## From interactive programming to production ready code

### Imports

In [4]:
from luigi.parameter import IntParameter, DateParameter
from luigi import LocalTarget, Task
from luigi.contrib.external_program import ExternalProgramTask
from luigi.contrib.spark import PySparkTask

## A sample task

In [3]:
from luigi import Task, LocalTarget, Parameter
class Beispiel(Task):
    parameter1 = Parameter(default="Test 1")
    parameter2 = Parameter(default="Test 2")

    def requires(self):
        return EinAndererTask(self.parameter2)

    def output(self):
        return LocalTarget("/tmp/test.checkpoint")

    def run(self):
        with self.output().open('w') as f:
            f.write(self.parameter1)

## Downloading a dataset using *ExternalProgramTask* and curl

In [6]:
class DownloadDataset(ExternalProgramTask):

    dataset_version = IntParameter(default=1)
    dataset_name = Parameter(default="dataset")

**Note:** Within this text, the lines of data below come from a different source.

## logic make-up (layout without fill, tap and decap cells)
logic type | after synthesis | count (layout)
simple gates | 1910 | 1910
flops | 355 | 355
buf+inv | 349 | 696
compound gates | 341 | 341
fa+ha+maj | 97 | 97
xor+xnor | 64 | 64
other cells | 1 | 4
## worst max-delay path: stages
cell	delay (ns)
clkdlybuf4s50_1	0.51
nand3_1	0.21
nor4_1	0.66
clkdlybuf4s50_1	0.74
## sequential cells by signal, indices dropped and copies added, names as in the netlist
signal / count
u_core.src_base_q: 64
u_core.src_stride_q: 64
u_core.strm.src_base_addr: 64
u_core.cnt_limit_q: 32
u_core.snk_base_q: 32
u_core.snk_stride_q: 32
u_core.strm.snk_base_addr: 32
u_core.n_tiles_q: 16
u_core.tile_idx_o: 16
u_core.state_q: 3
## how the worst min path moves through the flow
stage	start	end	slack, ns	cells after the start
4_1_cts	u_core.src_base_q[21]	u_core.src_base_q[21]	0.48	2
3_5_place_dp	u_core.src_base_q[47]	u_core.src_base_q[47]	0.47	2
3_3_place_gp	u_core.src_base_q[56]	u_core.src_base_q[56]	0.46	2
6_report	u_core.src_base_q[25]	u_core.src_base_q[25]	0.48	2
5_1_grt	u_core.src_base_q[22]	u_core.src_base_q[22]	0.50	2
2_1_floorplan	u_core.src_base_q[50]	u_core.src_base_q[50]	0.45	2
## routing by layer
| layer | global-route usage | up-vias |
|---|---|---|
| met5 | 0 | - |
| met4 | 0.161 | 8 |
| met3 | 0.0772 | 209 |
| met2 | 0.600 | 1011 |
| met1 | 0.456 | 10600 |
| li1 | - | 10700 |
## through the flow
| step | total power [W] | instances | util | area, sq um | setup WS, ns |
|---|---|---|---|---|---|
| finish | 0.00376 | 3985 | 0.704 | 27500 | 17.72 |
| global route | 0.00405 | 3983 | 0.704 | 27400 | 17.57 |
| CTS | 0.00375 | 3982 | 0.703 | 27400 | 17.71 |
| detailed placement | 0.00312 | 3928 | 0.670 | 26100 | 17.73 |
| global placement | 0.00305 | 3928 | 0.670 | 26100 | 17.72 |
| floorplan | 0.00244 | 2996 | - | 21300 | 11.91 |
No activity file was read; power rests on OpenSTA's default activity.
## src/rtl/fir_out_capture.sv

```systemverilog
// Output capture for the 4-tap FP FIR: tracks sample validity across the FIR latency, drops
// priming results, buffers real ones in a FIFO. Define FIR_CAP_NAN_FLAG_EN to add NaN tagging.
module fir_out_capture #(
  parameter int BITS        = 32,
  parameter int LATENCY     = 20,
  parameter int PRIME_COUNT = 18,
  parameter int DEPTH       = 8,
  parameter int ADDR_W      = 3
) (
  input  logic              clock,
  input  logic              reset,
  input  logic              in_valid,
  input  logic [BITS-1:0]   fir_out,
  output logic [BITS-1:0]   out_data,
  output logic              out_valid,
  input  logic              out_ready,
  output logic [ADDR_W:0]   count,
  output logic              overflow,
  output logic              primed
`ifdef FIR_CAP_NAN_FLAG_EN
  ,
  output logic              out_nan,
  output logic              nan_seen
`endif
);

`ifdef FIR_CAP_NAN_FLAG_EN
  localparam int ENTRY_W = BITS + 1;
`else
  localparam int ENTRY_W = BITS;
`endif
  localparam int PCW = (PRIME_COUNT > 1) ? $clog2(PRIME_COUNT) : 1;
  localparam logic [PCW-1:0] PRIME_LAST = PCW'((PRIME_COUNT > 0) ? PRIME_COUNT - 1 : 0);
  localparam logic [ADDR_W:0] FULL_CNT = (ADDR_W+1)'(DEPTH);

  typedef enum logic {PRIME, RUN} state_t;

  state_t               state, state_nxt;
  logic [PCW-1:0]       prime_cnt, prime_cnt_nxt;
  logic [LATENCY-1:0]   vld_p;
  logic                 tail_valid, push_req, push, pop;
  logic [ENTRY_W-1:0]   mem [DEPTH];
  logic [ENTRY_W-1:0]   entry, head;
  logic [ADDR_W-1:0]    wr_ptr, rd_ptr;

`ifdef FIR_CAP_NAN_FLAG_EN
  function automatic logic is_nan(input logic [BITS-1:0] v);
    return (v[30:23] == 8'hFF) && (v[22:0] != 23'd0);
  endfunction
`endif

  // Stage: valid shadow of the FIR pipeline; tail lines up with fir_out
  always_ff @(posedge clock) begin
    if (reset) begin
      vld_p <= '0;
    end else begin
      vld_p[0] <= in_valid;
      for (int i = 1; i < LATENCY; i++) vld_p[i] <= vld_p[i-1];
    end
  end

  assign tail_valid = vld_p[LATENCY-1];

  always_ff @(posedge clock) begin
    if (reset) begin
      if (PRIME_COUNT == 0) state <= RUN;
      else                  state <= PRIME;
      prime_cnt <= '0;
    end else begin
      state     <= state_nxt;
      prime_cnt <= prime_cnt_nxt;
    end
  end

  always_comb begin
    state_nxt     = state;
    prime_cnt_nxt = prime_cnt;
    push_req      = 1'b0;
    case (state)
      PRIME: begin
        if (tail_valid) begin
          prime_cnt_nxt = prime_cnt + PCW'(1);
          if (prime_cnt == PRIME_LAST) state_nxt = RUN;
        end
      end
      RUN:     push_req = tail_valid;
      default: state_nxt = PRIME;
    endcase
  end

  assign primed = (state == RUN);

  // A full FIFO still accepts a push when the head leaves in the same cycle
  assign pop  = out_valid && out_ready;
  assign push = push_req && ((count != FULL_CNT) || pop);

`ifdef FIR_CAP_NAN_FLAG_EN
  assign entry = {is_nan(fir_out), fir_out};
`else
  assign entry = fir_out;
`endif

  // Stage: FIFO control
  always_ff @(posedge clock) begin
    if (reset) begin
      wr_ptr   <= '0;
      rd_ptr   <= '0;
      count    <= '0;
      overflow <= 1'b0;
    end else begin
      if (push) wr_ptr <= wr_ptr + ADDR_W'(1);
      if (pop)  rd_ptr <= rd_ptr + ADDR_W'(1);
      case ({push, pop})
        2'b10:   count <= count + (ADDR_W+1)'(1);
        2'b01:   count <= count - (ADDR_W+1)'(1);
        default: ;
      endcase
      if (push_req && !push) overflow <= 1'b1;
    end
  end

  // Stage: FIFO storage, not reset; emptiness is tracked by the control state
  always_ff @(posedge clock) begin
    if (push) mem[wr_ptr] <= entry;
  end

  assign head      = mem[rd_ptr];
  assign out_valid = (count != '0);
  assign out_data  = out_valid ? head[BITS-1:0] : '0;

`ifdef FIR_CAP_NAN_FLAG_EN
  assign out_nan = out_valid && head[BITS];

  always_ff @(posedge clock) begin
    if (reset)                         nan_seen <= 1'b0;
    else if (push && is_nan(fir_out))  nan_seen <= 1'b1;
  end
`endif

endmodule

```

    base_url = "http://plainpixels.work/resources/datasets"
    file_fomat = "zip"

    def output(self):
        return LocalTarget("/tmp/%s_v%d.%s" % (self.dataset_name,
                                               self.dataset_version,
                                               self.file_fomat))

    def program_args(self):
        url = "%s/%s_v%d.%s" % (self.base_url, 
                                self.dataset_name, 
                                self.dataset_version,
                                self.file_fomat)
        return ["curl", "-L",
                "-o", self.output().path,
                url]

# Extracting a dataset using *ExternalProgramTask*

In [5]:
class ExtractDataset(ExternalProgramTask):
    
    dataset_version = IntParameter(default=1)
    dataset_name = Parameter(default="dataset")
    
    def requires(self):
        return DownloadDataset(self.dataset_version, self.dataset_name)

    def output(self):
        return LocalTarget("datasets/fruit-images-dataset/%d" % self.dataset_version)

    def program_args(self):
        self.output().makedirs()
        return ["unzip", "-u", "-q",
                "-d", self.output().path,
                self.input().path]

## A PySpark Task

Luigi supports a variety of Big Data technologies, like PySpark. The **PySparkTask** allows us to implement the PySpark code directly inside the task and provides a lot of options to configure the acquired ressources.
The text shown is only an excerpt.